--- Provided material ---
### config.mk
export PLATFORM = sky130hd
export DESIGN_NAME = bank_isu_dispatch
export DESIGN_NICKNAME = d
export VERILOG_FILES = /design/src/rtl/bank_isu_dispatch.sv
export SDC_FILE = /design/constraint.sdc
export NUM_CORES = 1
export LEC_CHECK = 0
export ABC_AREA = 1
export CAP_MARGIN = 10
export CORE_ASPECT_RATIO = 1.4
export CORE_UTILIZATION = 40
export CTS_CLUSTER_DIAMETER = 50
export DETAILED_ROUTE_END_ITERATION = 10
export PLACE_DENSITY = 0.88
export SYNTH_ARGS = -nofsm -noshare
export SYNTH_HDL_FRONTEND = slang
export SYNTH_SLANG_ARGS = --single-unit
### constraint.sdc
create_clock -name clk_i -period 3.7 [get_ports clk_i]
set_input_delay 0.74 -clock clk_i [delete_from_list [all_inputs] [get_ports clk_i]]
set_output_delay 0.74 -clock clk_i [all_outputs]
set_load 0.01 [all_outputs]
### src/rtl/bank_isu_dispatch.sv
// rtl/bank_isu_dispatch.sv - four-channel arbiter and ROB-id allocator feeding the bank issue queue
//
// Purpose:
//   Picks one of four channel requests per cycle, tags it with a free 3-bit
//   ROB id from an 8-entry pool and loads it into a single registered output
//   slot toward the issue-queue enqueue port (valid/allowIn handshake).
//   Retire logic returns ids through the release strobe.
//
// Ports:
//   clk_i, rst_i                     clock, asynchronous active-high reset
//   ch_valid_i / ch_ready_o          per-channel request handshake (ready is one-hot or zero)
//   ch_opcode_i, ch_set_way_offset_i,
//   ch_wbuffer_id_i, ch_cl_state_i   per-channel payload, channel n in slice n
//   req_valid_o / req_allowIn_i      output slot handshake
//   req_*_o                          registered request payload, granted channel and ROB id
//   rob_free_valid_i, rob_free_id_i  ROB id release strobe
//   rob_full_o                       all ROB ids busy
//
// Configuration:
//   BANK_ISU_DISPATCH_FIXED_PRIO_EN  defined: fixed priority (ch0 highest), no round-robin pointer.
//                                    undefined: round-robin starting after the last granted channel.

module bank_isu_dispatch #(
    parameter int NUM_CH    = 4,
    parameter int ROB_DEPTH = 8
) (
    input  logic                   clk_i,
    input  logic                   rst_i,
    input  logic [NUM_CH-1:0]      ch_valid_i,
    output logic [NUM_CH-1:0]      ch_ready_o,
    input  logic [7:0]             ch_opcode_i,
    input  logic [27:0]            ch_set_way_offset_i,
    input  logic [31:0]            ch_wbuffer_id_i,
    input  logic [15:0]            ch_cl_state_i,
    output logic                   req_valid_o,
    input  logic                   req_allowIn_i,
    output logic [2:0]             req_rob_id_o,
    output logic [1:0]             req_ch_id_o,
    output logic [1:0]             req_opcode_o,
    output logic [6:0]             req_set_way_offset_o,
    output logic [7:0]             req_wbuffer_id_o,
    output logic [1:0]             req_cacheline_offset0_state_o,
    output logic [1:0]             req_cacheline_offset1_state_o,
    input  logic                   rob_free_valid_i,
    input  logic [2:0]             rob_free_id_i,
    output logic                   rob_full_o
);

    logic [ROB_DEPTH-1:0] rob_busy_q, rob_busy_d;
    logic                 req_valid_q, req_valid_d;
    logic [2:0]           rob_id_q, rob_id_d;
    logic [1:0]           ch_id_q, ch_id_d;
    logic [1:0]           opcode_q, opcode_d;
    logic [6:0]           swo_q, swo_d;
    logic [7:0]           wbuf_q, wbuf_d;
    logic [1:0]           st0_q, st0_d;
    logic [1:0]           st1_q, st1_d;

    logic [1:0]           scan_base;
    logic [1:0]           cand;
    logic [1:0]           grant_idx;
    logic                 grant_found;
    logic [2:0]           alloc_id;
    logic                 rob_avail;
    logic                 load_en;
    logic                 fire;

`ifdef BANK_ISU_DISPATCH_FIXED_PRIO_EN
    assign scan_base = 2'd0;
`else
    logic [1:0] rr_ptr_q, rr_ptr_d;

    assign scan_base = rr_ptr_q;
    // Pointer moves past the winner so the next scan starts at the following channel.
    assign rr_ptr_d  = fire ? grant_idx + 2'd1 : rr_ptr_q;

    always_ff @(posedge clk_i or posedge rst_i) begin
        if (rst_i) begin
            rr_ptr_q <= 2'd0;
        end else begin
            rr_ptr_q <= rr_ptr_d;
        end
    end
`endif

    // First valid channel at or after scan_base, wrapping mod 4.
    always_comb begin
        grant_found = 1'b0;
        grant_idx   = 2'd0;
        cand        = 2'd0;
        for (int i = 0; i < NUM_CH; i++) begin
            cand = scan_base + 2'(i);
            if (!grant_found && ch_valid_i[cand]) begin
                grant_found = 1'b1;
                grant_idx   = cand;
            end
        end
    end

    // Lowest free ROB id: scan downward so the lowest clear bit wins last.
    always_comb begin
        alloc_id = 3'd0;
        for (int i = ROB_DEPTH - 1; i >= 0; i--) begin
            if (!rob_busy_q[i]) begin
                alloc_id = 3'(i);
            end
        end
    end

    assign rob_avail = ~&rob_busy_q;
    assign load_en   = ~req_valid_q | req_allowIn_i;
    // Reset gates the handshake so no channel believes it was accepted while state is held clear.
    assign fire      = grant_found & load_en & rob_avail & ~rst_i;

    assign ch_ready_o = fire ? (4'b0001 << grant_idx) : 4'b0000;

    always_comb begin
        req_valid_d = req_valid_q;
        rob_id_d    = rob_id_q;
        ch_id_d     = ch_id_q;
        opcode_d    = opcode_q;
        swo_d       = swo_q;
        wbuf_d      = wbuf_q;
        st0_d       = st0_q;
        st1_d       = st1_q;
        rob_busy_d  = rob_busy_q;

        // Release first, then allocate: the allocated id is clear, so a release
        // naming it is an idle release and must not undo the allocation.
        if (rob_free_valid_i) begin
            rob_busy_d[rob_free_id_i] = 1'b0;
        end

        if (fire) begin
            req_valid_d          = 1'b1;
            rob_id_d             = alloc_id;
            ch_id_d              = grant_idx;
            opcode_d             = ch_opcode_i[2*grant_idx +: 2];
            swo_d                = ch_set_way_offset_i[7*grant_idx +: 7];
            wbuf_d               = ch_wbuffer_id_i[8*grant_idx +: 8];
            st0_d                = ch_cl_state_i[4*grant_idx +: 2];
            st1_d                = ch_cl_state_i[4*grant_idx + 2 +: 2];
            rob_busy_d[alloc_id] = 1'b1;
        end else if (req_allowIn_i) begin
            req_valid_d = 1'b0;
        end
    end

    always_ff @(posedge clk_i or posedge rst_i) begin
        if (rst_i) begin
            rob_busy_q  <= '0;
            req_valid_q <= 1'b0;
            rob_id_q    <= 3'd0;
            ch_id_q     <= 2'd0;
            opcode_q    <= 2'd0;
            swo_q       <= 7'd0;
            wbuf_q      <= 8'd0;
            st0_q       <= 2'd0;
            st1_q       <= 2'd0;
        end else begin
            rob_busy_q  <= rob_busy_d;
            req_valid_q <= req_valid_d;
            rob_id_q    <= rob_id_d;
            ch_id_q     <= ch_id_d;
            opcode_q    <= opcode_d;
            swo_q       <= swo_d;
            wbuf_q      <= wbuf_d;
            st0_q       <= st0_d;
            st1_q       <= st1_d;
        end
    end

    assign req_valid_o                   = req_valid_q;
    assign req_rob_id_o                  = rob_id_q;
    assign req_ch_id_o                   = ch_id_q;
    assign req_opcode_o                  = opcode_q;
    assign req_set_way_offset_o          = swo_q;
    assign req_wbuffer_id_o              = wbuf_q;
    assign req_cacheline_offset0_state_o = st0_q;
    assign req_cacheline_offset1_state_o = st1_q;
    assign rob_full_o                    = &rob_busy_q;

endmodule

Word level (Yosys, flattened, before mapping)

Cells that the tools add are included.

Bits in registers: 37
Input port bits: 95

$add $sub $neg: 5
Multiply operators: 1
Order comparisons: 8
Shift operators: 6
Muxes and demuxes: 33
Bitwise logic cells: 9
Reductions and logical operators: 11

Operator list:

| operator            | number |
|---|---|
| $shiftx 32x6->8     | 1 |
| $shiftx 28x6->7     | 1 |
| $mux 3              | 8 |
| $mux 8              | 2 |
| $shiftx 16x5->2     | 1 |
| $shiftx 16x6->2     | 1 |
| $lt 2x3->1 const B  | 4 |
| $mux 1              | 12 |
| $and 8x8->8         | 1 |
| $bmux 1 s2          | 4 |
| $lt 3x4->1 const B  | 2 |
| $mux 2              | 4 |
| $not 8->8           | 1 |
| $or 8x8->8          | 1 |
| $reduce_and 8->1    | 1 |
| $shiftx 8x4->2      | 1 |
| $demux 1 s3         | 2 |
| $ge 3x1->1 const B  | 2 |
| $add 4x2->5 const B | 1 |
| $logic_and 1x1->1   | 5 |
| $mul 3x2->5 const A | 1 |
| $add 2x1->2 const B | 2 |
| $add 2x2->2 const B | 2 |
| $logic_not 1->1     | 4 |
| 6 further kinds     | 9 |

Longest topological paths before layout

Gate-level depths: netlist of the first run.

Word-level depth: 16
Depth in mapped cells: 15
Depth with buffers taken out: 14

Worst setup path before layout of the first run

No wires, ideal clock.

Kind: input -> output
From: input port rst_i
To: output port ch_ready_o[0]
Arrival time: 2.498 ns
Required time: 2.960 ns
Setup slack: 0.462 ns
Stages on the path: 7
Cells stage by stage: inv_1 > o21ai_0 > nor2_1 > nand2_2 > buf_6 > buf_2 > nor2_1

Word-level cells in the longest chain between the ends: 3

RTL lines:

| element         | RTL line | source |
|---|---|---|
| start, declared | 28       | `input logic rst_i,` |
| $not 1->1       | 113      | `assign fire = grant_found & load_en & rob_avail & ~rst_i;` |
| $and 1x1->1     | 113      |  |
| $mux 4          | 115      | `assign ch_ready_o = fire ? (4'b0001 << grant_idx) : 4'b0000;` |
| end, declared   | 30       | `output logic [NUM_CH-1:0] ch_ready_o,` |

No other way between the ends.

Final worst setup path of the first run

From: input port ch_valid_i[0]
To: output port ch_ready_o[0]

Word-level cells in the longest chain between the ends: 16
Elaborated cells between the ends (all ways): 27

RTL lines:

| element                      | RTL line | source |
|---|---|---|
| start, declared              | 29       | `input logic [NUM_CH-1:0] ch_valid_i,` |
| $bmux 1 s2                   | 93       | `if (!grant_found && ch_valid_i[cand]) begin` |
| $mux 1 (implied by the code) | 93       |  |
| $mux 1                       | 93       |  |
| $logic_not 1->1              | 93       |  |
| $logic_and 1x1->1            | 93       |  |
| $mux 1                       | 93       |  |
| $logic_not 1->1              | 93       |  |
| $logic_and 1x1->1            | 93       |  |
| $mux 1                       | 93       |  |
| $logic_not 1->1              | 93       |  |
| $logic_and 1x1->1            | 93       |  |
| $mux 1                       | 93       |  |
| $and 1x1->1 (3 in series)    | 113      |  |
| $mux 4 *                     | 115      |  |

Mark *: on every way between the ends. The rest lies on a longest branch, timed or not. The select of a mux whose other input is x is not followed.

==> run metrics, run 1 <==
clock latency on the worst-skew pair=0.28 ns; reg2reg end=req_set_way_offset_o[6]; Fmax=0.310 GHz; worst-margin pin slew=0.552 ns; maxcap violations=0; synthesized flop and latch total=37; total CTS buffers=5; Crit Path Max Fanout=8; die height=103 um; Setup TNS=0 ns; # rows=36; PwrDens=859 nW/um^2; area leader, netlist=dfrtp_1; Syn Inst Count=426; CTS root buf=clkbuf_8; Initial DRC Count=156; Hold WC Path Type=flop to flop; FF-to-FF path depth=14; syn_nets=525; fin crit share=87.1%; Critical Path Sink Type=output pin; Worst Path Buf+Inv=4; TritonCTS Sinks=37; most frequent cells in the layout=nand2_1, clkdlybuf4s50_1, inv_1; top cells by area, synth=dfrtp_1, nand2_1, inv_1; DR WL/cell=12.0 um; HP Start=req_wbuffer_id_o[7]; DIE WIDTH=74.1 um; DP Area=4220 sq um; TritonRoute pass-1 iters=6; slew margin rel.=62.8%; RR Startpoint=rr_ptr_q[0]; routed vias=3028; final setup fails=0; # nets final=654; Max H-tree Level=2; critical path, cell by cell=clkdlybuf4s50_1, inv_1, nand2_1, nand3_2, nand2_4, nor2_8, nand2_1, nand3_2, nand2_4, ha_1, inv_1, nor2_1, dlymetal6s2s_1; Initial Util=41.7%; Hold Path Depth=2; Critical Path Slowest Stage Cell=clkdlybuf4s50_1; CP Depth=13; DRC violations left=0; r2r setup slk=1.11 ns; status=finished, final reports clean; I/O pins=127; Area growth syn-to-layout=51.3%; LEAKAGE=0.00228 uW; clk_skew=0.00627 ns; most common cell after layout, fill and taps aside=nand2_1; Finished Core Util=63.1%; Clock Tree Buf Depth=2; final hold viol count=0; Overall Global Routing Usage=21.5%; GPL Wtd Cong=0.919; kind of start point of the critical path=input pin; number of global-route vias before repair=2914; vias per cell=4.65; Die ar.=7630 sq um; layout cells sized above 1=11.9%; Arr. time, crit path=2.48 ns; design area=4400 sq um; hold endpoint=req_wbuffer_id_o[7]; Critical Path RT=2.96 ns; crit-path max cell delay=0.50 ns; largest net degree at the start of global routing=61; first-pass GRT wire length=12.7 mm; Max Transition Viols Final=0; pre-CTS WS=0.0203 ns; count of cell types in the netlist=29; kind of cell adding the most delay to the critical path=simple AND/OR/NAND/NOR gates; Routed Antenna Nets=0; Synth Cell Area=2910 sq um; n_diodes=0; syn avg cell area=6.83 sq um; CTS tree=built; setup ws final=0.479 ns; fin crit period=3.22 ns; Seq/Total Area, Yosys=31.8%; Synth warnings=0; VDD IR-drop max=0.000470 V; initial antenna violation count=0; Core ar.=6980 sq um; CP Class=input pin to output pin; I/O Buffers=126; post-synth top area share=31.8%; RSZ-0062 raised after global routing=no; Worst-path clk slew=0.08 ns; final WL=7.84 mm; GRT overflow=0; DP HPWL=6.16 mm
-- cells by family (layout without fill, tap and decap cells) --
kind of cell,after synthesis,in the layout,synth area share (%)
compound gates,29,29,5.68
fa+ha+maj,4,4,1.72
buf+inv,84,214,13.5
flops,37,37,31.8
simple gates,272,272,47.3
-- metal layers --
metal,vias to the layer above,global-route usage (%),share of wire (%)
met5,-,0,0
met4,0,7.10,3.0
met3,18,4.11,4.7
met2,104,40.0,53
met1,1337,24.0,39
li1,1569,-,-
-- stage by stage --
stage	instances	hold WS (ns)	total power, uW
5_1_grt	651	0.520	4150
6_report	651	0.492	3780
2_1_floorplan	426	0.485	2590
3_3_place_gp	640	0.463	3250
3_5_place_dp	640	0.482	3320
4_1_cts	648	0.501	3760
-- power by group --
part	total, uW	internal (uW)	switching [uW]
clock	418	271	147
sequential	731	599	132
combinational	2630	1080	1550
-- how the worst max path moves through the flow --
stage / startpoint / endpoint / slack, ns
finish: ch_valid_i[0] / ch_ready_o[0] / 0.48
detailed placement: ch_valid_i[3] / ch_ready_o[0] / 0.02
CTS: ch_valid_i[3] / ch_ready_o[0] / 0.02
global route: ch_valid_i[3] / ch_ready_o[3] / 0.24
global placement: ch_valid_i[2] / ch_ready_o[0] / 0.14
floorplan: rst_i / ch_ready_o[0] / 0.46
-- registers in the layout, indices dropped and copies added, names as in the netlist --
signal                         count
req_cacheline_offset0_state_o      2
req_cacheline_offset1_state_o      2
req_ch_id_o                        2
req_opcode_o                       2
req_rob_id_o                       3
req_set_way_offset_o               7
req_valid_o                        1
req_wbuffer_id_o                   8
rob_busy_q                         8
rr_ptr_q                           2
-- layout make-up --
| type | instances | area (sq um) |
|---|---|---|
| fillers | 634 | 2580 |
| multi-input cells | 305 | 1600 |
| repair buffers | 137 | 1350 |
| flip-flops and latches | 37 | 926 |
| inverters | 69 | 264 |
| well taps | 95 | 119 |
| clock buffers | 5 | 68.8 |
| clock inverters | 3 | 68.8 |
-- Yosys cell counts (all sizes together) --
| master | number |
|---|---|
| a21oi | 2 |
| buf | 15 |
| nand3 | 61 |
| a21boi | 1 |
| inv | 69 |
| o31ai | 4 |
| a31oi | 1 |
| nand4 | 1 |
| dfrtp | 37 |
| nand2 | 171 |
| ha | 4 |
| or2 | 17 |
| nand3b | 5 |
| nor3 | 2 |
| o21ai | 20 |
| o21a | 1 |
| nor2 | 15 |
-- worst min-delay path: stages, from the launching register on --
cell,delay [ns]
dfrtp_1,0.35
nand2_1,0.05
nand2_1,0.06
-- what timing repair did --
item,4_1_cts,5_1_grt
gates resized for setup,0,7
setup endpoints to repair,0,4
setup buffers,0,3
hold buffers,0,0
Note: power is estimated with default switching activity, not from simulation.
==> inputs of run 2 (changes only) <==
Settings changed: CORE_ASPECT_RATIO 1.4 to 0.75, CORE_UTILIZATION 40 to 30, PLACE_DENSITY 0.88 to 0.71.
==> run metrics, run 2 (same netlist as run 1, synthesis figures left out) <==
status=finished, final reports clean; final setup fails=0; total CTS buffers=5; Overall Global Routing Usage=17.5%; Setup TNS=0 ns; vias per cell=4.52; RR Startpoint=rr_ptr_q[0]; Core ar.=9230 sq um; Max H-tree Level=2; Finished Layout Cells=681; CP Class=input pin to output pin; most frequent cells in the layout=nand2_1, clkdlybuf4s50_1, inv_1; HP Start=req_set_way_offset_o[6]; n_diodes=0; Clock Tree Buf Depth=2; GPL Wtd Cong=0.927; Routed Antenna Nets=0; CTS tree=built; Crit Path Max Fanout=4; clk_skew=0.00509 ns; FF+latch area=926 sq um; worst-margin pin slew=0.524 ns; first-pass GRT wire length=13.9 mm; Max Transition Viols Final=0; Critical Path Sink Type=output pin; kind of cell adding the most delay to the critical path=buffers and inverters; DIE WIDTH=116 um; # rows=30; kind of start point of the critical path=input pin; VDD IR-drop max=0.000480 V; Initial DRC Count=145; area occupied by multi-input gates=1600 sq um; slew margin rel.=64.7%; CTS root buf=clkbuf_16; DRC violations left=0; final WL=8.56 mm; Clk pwr share=14.3%; Reg power frac=18.8%; most common cell after layout, fill and taps aside=nand2_1; placed cell count=672; largest net degree at the start of global routing=61; crit-path max cell delay=0.54 ns; Initial Util=31.5%; I/O pins=127; fin crit period=3.58 ns; Worst Path Buf+Inv=4; pre-CTS WS=0.00556 ns; clock latency on the worst-skew pair=0.28 ns; Worst-path clk slew=0.06 ns; DR WL/cell=12.6 um; TritonCTS Sinks=37; hold endpoint=req_set_way_offset_o[6]; Arr. time, crit path=2.84 ns; FILL cells=937; initial antenna violation count=0; NetSw=1860 uW; I/O Buffers=126; fin crit share=96.9%; crit-path most repeated cell=nand2_4; LEAKAGE=0.00227 uW; DP HPWL=6.57 mm; critical path, cell by cell=clkdlybuf4s50_1, inv_1, nand2_1, nand3_2, nand2_4, nor2_1, nor2_2, nand2_4, nand2_4, ha_1, inv_1, nor2_1, clkdlybuf4s50_1; Die ar.=10100 sq um; PwrDens=874 nW/um^2; TritonRoute pass-1 iters=4; Finished Core Util=48.4%; Area growth syn-to-layout=53.7%; Hold WC Path Type=flop to flop; die height=87.3 um; FF-to-FF path depth=12; Hold Path Depth=2; number of global-route vias before repair=3088; Critical Path RT=2.96 ns; routed vias=3080; CP Depth=13; setup ws final=0.116 ns; final hold viol count=0; GRT overflow=0; Critical Path Slowest Stage Cell=clkdlybuf4s50_1; r2r setup slk=1.08 ns; Gate power share=66.8%; RSZ-0062 raised after global routing=no; # nets final=651; Int Pwr=2040 uW; reg2reg end=rob_busy_q[5]; Fmax=0.279 GHz; maxcap violations=0; layout cells sized above 1=11.2%; Sw Share=47.7%; Critical Path Start=ch_valid_i[0]
[run 2: how the worst max path moves through the flow]
stage	to	slack (ns)
CTS	ch_ready_o[3]	0.05
finish	ch_ready_o[0]	0.12
global route	ch_ready_o[0]	0.01
detailed placement	ch_ready_o[0]	0.006
global placement	ch_ready_o[0]	0.14
floorplan	ch_ready_o[0]	0.46
[run 2: power by group through the flow]
stage / clock network [uW] / logic, uW / registers [uW]
6_report: 560 / 2610 / 736
3_5_place_dp: 0 / 2620 / 734
4_1_cts: 573 / 2630 / 733
2_1_floorplan: 0 / 1830 / 768
3_3_place_gp: 0 / 2540 / 728
5_1_grt: 598 / 2940 / 762
[run 2: per-layer routing]
| metal | vias up | GRT usage (%) | wire, um |
|---|---|---|---|
| met5 | - | 0 | 0 |
| met4 | 0 | 4.31 | 90 |
| met3 | 10 | 4.38 | 569 |
| met2 | 110 | 30.6 | 4210 |
| met1 | 1403 | 21.6 | 3700 |
| li1 | 1557 | - | - |
[run 2: area by class of cell]
class / instances / share of cell area, %
Sequential cell: 37 / 20.7
Clock inverter: 3 / 1.54
Timing Repair Buffer: 134 / 29.7
Clock buffer: 5 / 2.80
Multi-Input combinational cell: 305 / 35.8
Tap cell: 128 / 3.58
Inverter: 69 / 5.90
[run 2: per-stage QoR]
stage	cell area, sq um	power, uW	hold slack [ns]
floorplan	2910	2590	0.485
global placement	4260	3270	0.465
detailed placement	4260	3350	0.466
CTS	4450	3940	0.480
global route	4470	4300	0.501
finish	4470	3910	0.476
[run 2: repair_timing]
action	CTS	global route
pin swaps	0	1
gates resized for setup	1	4
setup buffers	0	1
endpoints found under the setup margin	1	4
hold buffers	0	0
[run 2: tightest hold or removal path, stage by stage, from the launching register on]
cell,delay (ns)
dfrtp_1,0.34
nand2_1,0.05
nand2_1,0.05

--- Goal of the exercise ---
Nothing from before the line containing "2_1_floorplan: 0 / 1830 / 768" should appear; copy that line and each one after it through the last line of the entries, exactly.

--- Task solution ---
2_1_floorplan: 0 / 1830 / 768
3_3_place_gp: 0 / 2540 / 728
5_1_grt: 598 / 2940 / 762
[run 2: per-layer routing]
| metal | vias up | GRT usage (%) | wire, um |
|---|---|---|---|
| met5 | - | 0 | 0 |
| met4 | 0 | 4.31 | 90 |
| met3 | 10 | 4.38 | 569 |
| met2 | 110 | 30.6 | 4210 |
| met1 | 1403 | 21.6 | 3700 |
| li1 | 1557 | - | - |
[run 2: area by class of cell]
class / instances / share of cell area, %
Sequential cell: 37 / 20.7
Clock inverter: 3 / 1.54
Timing Repair Buffer: 134 / 29.7
Clock buffer: 5 / 2.80
Multi-Input combinational cell: 305 / 35.8
Tap cell: 128 / 3.58
Inverter: 69 / 5.90
[run 2: per-stage QoR]
stage	cell area, sq um	power, uW	hold slack [ns]
floorplan	2910	2590	0.485
global placement	4260	3270	0.465
detailed placement	4260	3350	0.466
CTS	4450	3940	0.480
global route	4470	4300	0.501
finish	4470	3910	0.476
[run 2: repair_timing]
action	CTS	global route
pin swaps	0	1
gates resized for setup	1	4
setup buffers	0	1
endpoints found under the setup margin	1	4
hold buffers	0	0
[run 2: tightest hold or removal path, stage by stage, from the launching register on]
cell,delay (ns)
dfrtp_1,0.34
nand2_1,0.05
nand2_1,0.05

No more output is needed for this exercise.